Em 1985, o quadro econômico era menos grave do que em anos anteriores. Havia um saldo na balança comercial de 13,1 bilhões de dólares. No entanto, subsistia o problema das dívidas interna e externa, bem como o da inflação (235,5 % em 1985). Ao final do ano, o ministro da Fazenda, Francisco Dornelles, foi substituído por Dílson Funaro. A situação política e econômica se agravava.

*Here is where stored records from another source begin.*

[src/rtl/uart_mmio_ctrl_if.sv]
// ---------------------------------------------------------------------------
// uart_mmio_ctrl_if
// CPU data-memory port bundle seen by the UART MMIO controller.
// Revision: 1.0
// ---------------------------------------------------------------------------
`default_nettype none

interface uart_mmio_ctrl_if;
  logic        MemWrite;
  logic        MemRead;
  logic [31:0] Addr;
  logic [31:0] WriteData;
  logic [2:0]  funct3;
  logic [31:0] ReadData;

  modport master (
    output MemWrite, MemRead, Addr, WriteData, funct3,
    input  ReadData
  );

  modport slave (
    input  MemWrite, MemRead, Addr, WriteData, funct3,
    output ReadData
  );
endinterface

`default_nettype wire

[src/rtl/uart_mmio_ctrl.sv]
// ---------------------------------------------------------------------------
// uart_mmio_ctrl
// MMIO UART transmitter: TXDATA/STATUS/DIV/CTRL registers, TX FIFO and an
// 8N1 serialiser with a programmable bit period.
// Revision: 1.0
// ---------------------------------------------------------------------------
`default_nettype none

module uart_mmio_ctrl #(
  parameter logic [31:0] BASE_ADDR  = 32'h1000_0000,
  parameter int          FIFO_DEPTH = 16,
  parameter logic [15:0] DIV_RESET  = 16'd868
) (
  input  logic             clk,
  input  logic             reset,
  uart_mmio_ctrl_if.slave  bus,
  output logic             tx,
  output logic             irq
);
  localparam int AW = $clog2(FIFO_DEPTH);
  localparam int CW = AW + 1;

  typedef enum logic [1:0] {IDLE, START, DATA, STOP} state_t;

  state_t        state;
  logic [7:0]    fifo_mem [FIFO_DEPTH];
  logic [AW-1:0] wr_ptr;
  logic [AW-1:0] rd_ptr;
  logic [CW-1:0] count;
  logic          overflow;
  logic          enable;
  logic          irq_en;
  logic [15:0]   div;
  logic [15:0]   period;
  logic [15:0]   cyc_cnt;
  logic [2:0]    bit_cnt;
  logic [7:0]    shift;

  logic          sel;
  logic [1:0]    reg_sel;
  logic          full;
  logic          empty;
  logic          busy;
  logic          bit_done;
  logic          pop;
  logic          push_req;
  logic          push;
  logic          wr_status;
  logic [31:0]   status_val;
  logic [31:0]   rd_val;
  logic          unused_bits;

  assign sel       = (bus.Addr[31:10] == BASE_ADDR[31:10]);
  assign reg_sel   = bus.Addr[3:2];
  assign full      = (count == CW'(FIFO_DEPTH));
  assign empty     = (count == '0);
  assign busy      = (state != IDLE);
  assign bit_done  = (cyc_cnt == period - 16'd1);
  // A frame may start from IDLE or straight out of the last stop-bit cycle;
  // using the pre-edge count means a push into an empty FIFO is never popped
  // in the same cycle.
  assign pop       = enable & ~empty & ((state == IDLE) | ((state == STOP) & bit_done));
  assign push_req  = bus.MemWrite & sel & (reg_sel == 2'd0);
  // When full, a concurrent pop frees the slot so the byte is still accepted.
  assign push      = push_req & (~full | pop);
  assign wr_status = bus.MemWrite & sel & (reg_sel == 2'd1);

  // Access size, upper data bits and aliasing address bits carry no meaning.
  assign unused_bits = ^{bus.funct3, bus.WriteData[31:16], bus.Addr[9:4], bus.Addr[1:0]};

  // Assemble the status word and the load-data mux.
  always_comb begin
    status_val          = '0;
    status_val[0]       = full;
    status_val[1]       = empty;
    status_val[2]       = busy;
    status_val[3]       = overflow;
    status_val[8 +: CW] = count;
    rd_val              = '0;
    if (sel) begin
      case (reg_sel)
        2'd1:    rd_val = status_val;
        2'd2:    rd_val = {16'd0, div};
        2'd3:    rd_val = {30'd0, irq_en, enable};
        default: rd_val = '0;
      endcase
    end
  end

  // FIFO storage; contents are discarded by resetting the pointers only.
  always_ff @(posedge clk) begin
    if (push) fifo_mem[wr_ptr] <= bus.WriteData[7:0];
  end

  // Register file, FIFO pointers/count, load data and interrupt.
  always_ff @(posedge clk or negedge reset) begin
    if (!reset) begin
      wr_ptr       <= '0;
      rd_ptr       <= '0;
      count        <= '0;
      overflow     <= 1'b0;
      enable       <= 1'b0;
      irq_en       <= 1'b0;
      div          <= DIV_RESET;
      bus.ReadData <= '0;
      irq          <= 1'b0;
    end else begin
      if (push) wr_ptr <= wr_ptr + AW'(1);
      if (pop)  rd_ptr <= rd_ptr + AW'(1);
      case ({push, pop})
        2'b10:   count <= count + CW'(1);
        2'b01:   count <= count - CW'(1);
        default: count <= count;
      endcase
      if (push_req & full & ~pop)
        overflow <= 1'b1;
      else if (wr_status & bus.WriteData[3])
        overflow <= 1'b0;
      if (bus.MemWrite & sel & (reg_sel == 2'd2))
        div <= (bus.WriteData[15:0] == 16'd0) ? 16'd1 : bus.WriteData[15:0];
      if (bus.MemWrite & sel & (reg_sel == 2'd3)) begin
        enable <= bus.WriteData[0];
        irq_en <= bus.WriteData[1];
      end
      if (bus.MemRead) bus.ReadData <= rd_val;
      irq <= irq_en & empty & ~busy;
    end
  end

  // Frame sequencer: start bit, eight data bits LSB first, stop bit.
  always_ff @(posedge clk or negedge reset) begin
    if (!reset) begin
      state   <= IDLE;
      tx      <= 1'b1;
      cyc_cnt <= '0;
      bit_cnt <= '0;
      shift   <= '0;
      period  <= DIV_RESET;
    end else begin
      case (state)
        IDLE: begin
          if (pop) begin
            shift   <= fifo_mem[rd_ptr];
            period  <= div;
            cyc_cnt <= '0;
            tx      <= 1'b0;
            state   <= START;
          end
        end
        START: begin
          if (bit_done) begin
            cyc_cnt <= '0;
            bit_cnt <= '0;
            tx      <= shift[0];
            state   <= DATA;
          end else begin
            cyc_cnt <= cyc_cnt + 16'd1;
          end
        end
        DATA: begin
          if (bit_done) begin
            cyc_cnt <= '0;
            if (bit_cnt == 3'd7) begin
              tx    <= 1'b1;
              state <= STOP;
            end else begin
              bit_cnt <= bit_cnt + 3'd1;
              shift   <= shift >> 1;
              tx      <= shift[1];
            end
          end else begin
            cyc_cnt <= cyc_cnt + 16'd1;
          end
        end
        STOP: begin
          if (bit_done) begin
            cyc_cnt <= '0;
            if (pop) begin
              shift  <= fifo_mem[rd_ptr];
              period <= div;
              tx     <= 1'b0;
              state  <= START;
            end else begin
              state <= IDLE;
            end
          end else begin
            cyc_cnt <= cyc_cnt + 16'd1;
          end
        end
        default: state <= IDLE;
      endcase
    end
  end
endmodule

`default_nettype wire

[src/flat_wrapper.sv]
// flat-port wrapper written by rule: the top's interface ports become plain ports
module uart_mmio_ctrl_flat 
#(
  parameter logic [31:0] BASE_ADDR  = 32'h1000_0000,
  parameter int          FIFO_DEPTH = 16,
  parameter logic [15:0] DIV_RESET  = 16'd868
)
  (clk, reset, tx, irq, bus_MemWrite, bus_MemRead, bus_Addr, bus_WriteData, bus_funct3, bus_ReadData);
  uart_mmio_ctrl_if bus_i ();
  input  logic clk;
  input  logic reset;
  output logic tx;
  output logic irq;
  input wire logic [$bits(bus_i.MemWrite)-1:0] bus_MemWrite;
  input wire logic [$bits(bus_i.MemRead)-1:0] bus_MemRead;
  input wire logic [$bits(bus_i.Addr)-1:0] bus_Addr;
  input wire logic [$bits(bus_i.WriteData)-1:0] bus_WriteData;
  input wire logic [$bits(bus_i.funct3)-1:0] bus_funct3;
  output wire logic [$bits(bus_i.ReadData)-1:0] bus_ReadData;
  assign bus_i.MemWrite = bus_MemWrite;
  assign bus_i.MemRead = bus_MemRead;
  assign bus_i.Addr = bus_Addr;
  assign bus_i.WriteData = bus_WriteData;
  assign bus_i.funct3 = bus_funct3;
  assign bus_ReadData = bus_i.ReadData;
  uart_mmio_ctrl #(.BASE_ADDR(BASE_ADDR), .FIFO_DEPTH(FIFO_DEPTH), .DIV_RESET(DIV_RESET)) u_core (.clk(clk), .reset(reset), .bus(bus_i), .tx(tx), .irq(irq));
endmodule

Assim, no dia 28 de janeiro de 1986, Sarney anunciou ao país o Plano Cruzado. 

Segundo o plano, o cruzeiro seria substituído pelo cruzado, na proporção de 1000 por 1; a indexação foi abolida; os preços e a taxa de câmbio foram congelados por prazo indeterminado e os aluguéis, por um ano. O salário mínimo foi reajustado e os reajustes posteriores seriam automáticos sempre que a inflação chegasse a 20%. Surgiram os "fiscais de Sarney", populares que ocupavam os supermercados na vã expectativa de que o congelamento de preços teria resultado. De qualquer modo, com os preços congelados, houve uma verdadeira corrida ao consumo, e o desequilíbrio das contas externas aumentava. Em novembro, quando se realizaram eleições, o Plano Cruzado já havia fracassado. 

A crise nas contas externas levou o Brasil a declarar uma moratória em fevereiro de 1987. Seguiu-se um clima de decepção e desconfiança por parte da população quanto aos rumos da economia. Nesse mesmo mês e ano, teve início o trabalho da Assembleia Nacional Constituinte, que estendeu-se até outubro de 1988. O texto da Constituição, quando afinal ela foi promulgada, foi muito criticado por entrar em temas que tecnicamente não são de natureza constitucional. Isso refletiu as pressões dos diferentes grupos da sociedade, e a Constituição refletiu o clima de instabilidade vivido pelo país. Além disso, a Carta Constitucional mostrou-se anacrônica na regulação da economia. Apesar disso tudo, a Constituição de 1988 refletiu o avanço ocorrido no país especialmente na extensão de direitos sociais e políticos aos cidadãos em geral e às minorias. 

Bibliografia consultada: FAUSTO, Boris. História do Brasil. Colaboração de Sérgio Fausto. São Paulo: Editora da Universidade de São Paulo, 2013, p. 439-448.